Politicians have perhaps never spoken more about national sovereignty and identity, about firm protection of rules and interests, than when they expressed their support for Poland’s accession to the European Union.

On the pre-accession finish line, during the tenure of Prime Minister Miller1, when Poland’s biggest opposition party was the Civic Platform, the Polish Sejm adopted the resolution “on the integration of Poland in the European Union”: “We want a European Union that is a strong alliance of sovereign nation states that respects the richness of cultures and national identities. We want to co-create a community of nations based on the principles of subsidiarity and solidarity […] we demand […] respect for the principles of equal opportunity and justice, as written on the European Union’s banners. We call on the Government of the Republic of Poland to undertake firm negotiations in the final phase of the talks. In the end, however, the resolution contained a discreet explanation of the underlying motives for “firmness in the final phase”: “The contents and approach to the final round of the negotiations will have an impact on the result of the referendum in 2003”.

That is how – in accordance with the old Wałęsa formula “For, and even against”2 – the most vital “European standard of Polish politics” was created: the EU product that sells best in national packaging.

At that time, Polish diplomacy was supervised by Prime Minister Włodzimierz Cimoszewicz. During a debate which took place in the Sejm over a draft resolution proposed by the Law and Justice party which would “guarantee” the “sovereignty of Polish legislation in the field of morality and culture, he assured that there is no need to formulate a condition that “Polish legislation in the field of the moral order of social life, the dignity of the family, marriage, and upbringing as well as the protection of life is not subject to any restrictions by international regulations […] There is no reason to fear – argued the Prime Minister – that European law will ever invade these areas of regulation. It is legally impossible.”

Today, Włodzimierz Cimoszewicz is a Member of the European Parliament. Two years ago, he supported the resolution entitled “Sexual and reproductive health and rights in the EU, in the frame of women’s health”, calling Poland and other European Union countries “to ensure universal access to safe and legal abortion”. The ultimate meaning of “the universality of legal abortion” is well explained by Parliament’s resolution from 2019 which established that enabling legal “abortions is essential for […] a safe sexual experience” for young people. Cimoszewicz also supported this resolution.

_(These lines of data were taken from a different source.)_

`src/rtl/sdram_arbiter.sv`:
```
// Two-port round-robin arbiter feeding one SDRAM controller (single write word or read burst).
// Latency: eligible request to controller command in 1 cycle; done/rvalid registered, 1 cycle after controller strobe.
// Backpressure: a port holds req until done; losing or busy ports simply wait, no requests are dropped.
module sdram_arbiter #(
  parameter int ADDR_WIDTH        = 22,
  parameter int DATA_WIDTH        = 16,
  parameter int READ_BURST_LENGTH = 8
) (
  input  logic                    clk,
  input  logic                    reset,
  input  logic [1:0]              req,
  input  logic [1:0]              we,
  input  logic [2*ADDR_WIDTH-1:0] address,
  input  logic [2*DATA_WIDTH-1:0] wdata,
  output logic [1:0]              done,
  output logic [DATA_WIDTH-1:0]   rdata,
  output logic [1:0]              rvalid,
  output logic [1:0]              ctrl_command,
  output logic [ADDR_WIDTH-1:0]   ctrl_address,
  output logic [DATA_WIDTH-1:0]   ctrl_wdata,
  input  logic [DATA_WIDTH-1:0]   ctrl_rdata,
  input  logic                    ctrl_read_valid,
  input  logic                    ctrl_write_done
);

  localparam int BW = $clog2(READ_BURST_LENGTH + 1);
  localparam logic [BW-1:0] LAST_BEAT = BW'(READ_BURST_LENGTH - 1);

  localparam logic [1:0] CMD_IDLE  = 2'd0;
  localparam logic [1:0] CMD_WRITE = 2'd1;
  localparam logic [1:0] CMD_READ  = 2'd2;

  typedef enum logic [1:0] {
    IDLE  = 2'd0,
    WRITE = 2'd1,
    READ  = 2'd2
  } state_t;

  state_t                  state_q;
  logic                    grant_q;   // current grant while busy, last grant while idle
  logic [BW-1:0]           beat_q;
  logic [1:0]              done_q;
  logic [1:0]              rvalid_q;
  logic [DATA_WIDTH-1:0]   rdata_q;
  logic [1:0]              cmd_q;
  logic [ADDR_WIDTH-1:0]   addr_q;
  logic [DATA_WIDTH-1:0]   wdata_q;

  // A port that just got its done pulse sits out one cycle, which also guarantees the idle gap.
  logic [1:0] elig;
  logic       sel_d;
  assign elig  = req & ~done_q;
  assign sel_d = (&elig) ? ~grant_q : elig[1];

  // Arbitration, command issue and transaction tracking in one registered FSM.
  always_ff @(posedge clk) begin
    if (reset) begin
      state_q  <= IDLE;
      grant_q  <= 1'b1;
      beat_q   <= '0;
      done_q   <= '0;
      rvalid_q <= '0;
      rdata_q  <= '0;
      cmd_q    <= CMD_IDLE;
      addr_q   <= '0;
      wdata_q  <= '0;
    end else begin
      done_q   <= '0;
      rvalid_q <= '0;
      case (state_q)
        IDLE: begin
          cmd_q <= CMD_IDLE;
          if (|elig) begin
            grant_q <= sel_d;
            addr_q  <= sel_d ? address[2*ADDR_WIDTH-1:ADDR_WIDTH] : address[ADDR_WIDTH-1:0];
            wdata_q <= sel_d ? wdata[2*DATA_WIDTH-1:DATA_WIDTH] : wdata[DATA_WIDTH-1:0];
            if (we[sel_d]) begin
              cmd_q   <= CMD_WRITE;
              state_q <= WRITE;
            end else begin
              cmd_q   <= CMD_READ;
              state_q <= READ;
            end
          end
        end
        WRITE: begin
          if (ctrl_write_done) begin
            cmd_q           <= CMD_IDLE;
            done_q[grant_q] <= 1'b1;
            state_q         <= IDLE;
          end
        end
        READ: begin
          if (ctrl_read_valid) begin
            rdata_q           <= ctrl_rdata;
            rvalid_q[grant_q] <= 1'b1;
            if (beat_q == LAST_BEAT) begin
              beat_q          <= '0;
              cmd_q           <= CMD_IDLE;
              done_q[grant_q] <= 1'b1;
              state_q         <= IDLE;
            end else begin
              beat_q <= beat_q + BW'(1);
            end
          end
        end
        default: begin
          cmd_q   <= CMD_IDLE;
          state_q <= IDLE;
        end
      endcase
    end
  end

  assign done         = done_q;
  assign rvalid       = rvalid_q;
  assign rdata        = rdata_q;
  assign ctrl_command = cmd_q;
  assign ctrl_address = addr_q;
  assign ctrl_wdata   = wdata_q;

endmodule

```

The Nice method of voting through which we joined the European Union made Poland one of the six great states of the Union, with a voting power – as part of the intergovernmental mechanism – almost (93%) identical to that of Germany or France. Thanks to the “compressed” voting system, favoring the weaker states, it introduced a situation that none of the major decisions of the European Council could be taken without the consent of the liberated Central European countries. To be more specific: neither the anti-industrial nor immigration policies could be imposed on the countries of our region under that system. However, the sole purpose of the position, temporarily granted to Poland and other countries in our region, was to encourage the countries of Central Europe to accept all the conditions of accession, assuming, for example, the future perspective of giving up their national currencies. The incentive fulfilled its purpose and was quickly withdrawn. But along the way there was also an opposing front, and it was then that the famous slogan: “Nice or death!” came to be.

The voice of opposition should be included in the political achievements of Jan Rokita, who, however, shortly thereafter, found himself in a large group of politicians (with the co-founders of the Civic Platform, Andrzej Olechowski and Maciej Płażyński), who were removed from the party by Donald Tusk. Thus, from today’s perspective, the “early-EU” declarations of Tusk, virtually adopting the same position as Rokita, are considerably more interesting.

In December of 2004, during the debate on the Constitution for Europe, Tusk strongly condemned the post-communist government, which urged the Sejm to ratify the Constitution for Europe. Tusk accused it of “unpatriotic selfishness”, instigating “propaganda-based uproar” to “cover up” political failures in the country (it was a time of parliamentary investigation into the Rywin case), “a European hoax” by manipulating the public into believing that a substantive discussion about the new European treaty is a dispute on “whether we are for or against the European Union.” At that time, Donald Tusk firmly defended the right to a European debate, to criticize EU proposals, and he spoke out against the populist threat that is currently labelled as “Polexit”.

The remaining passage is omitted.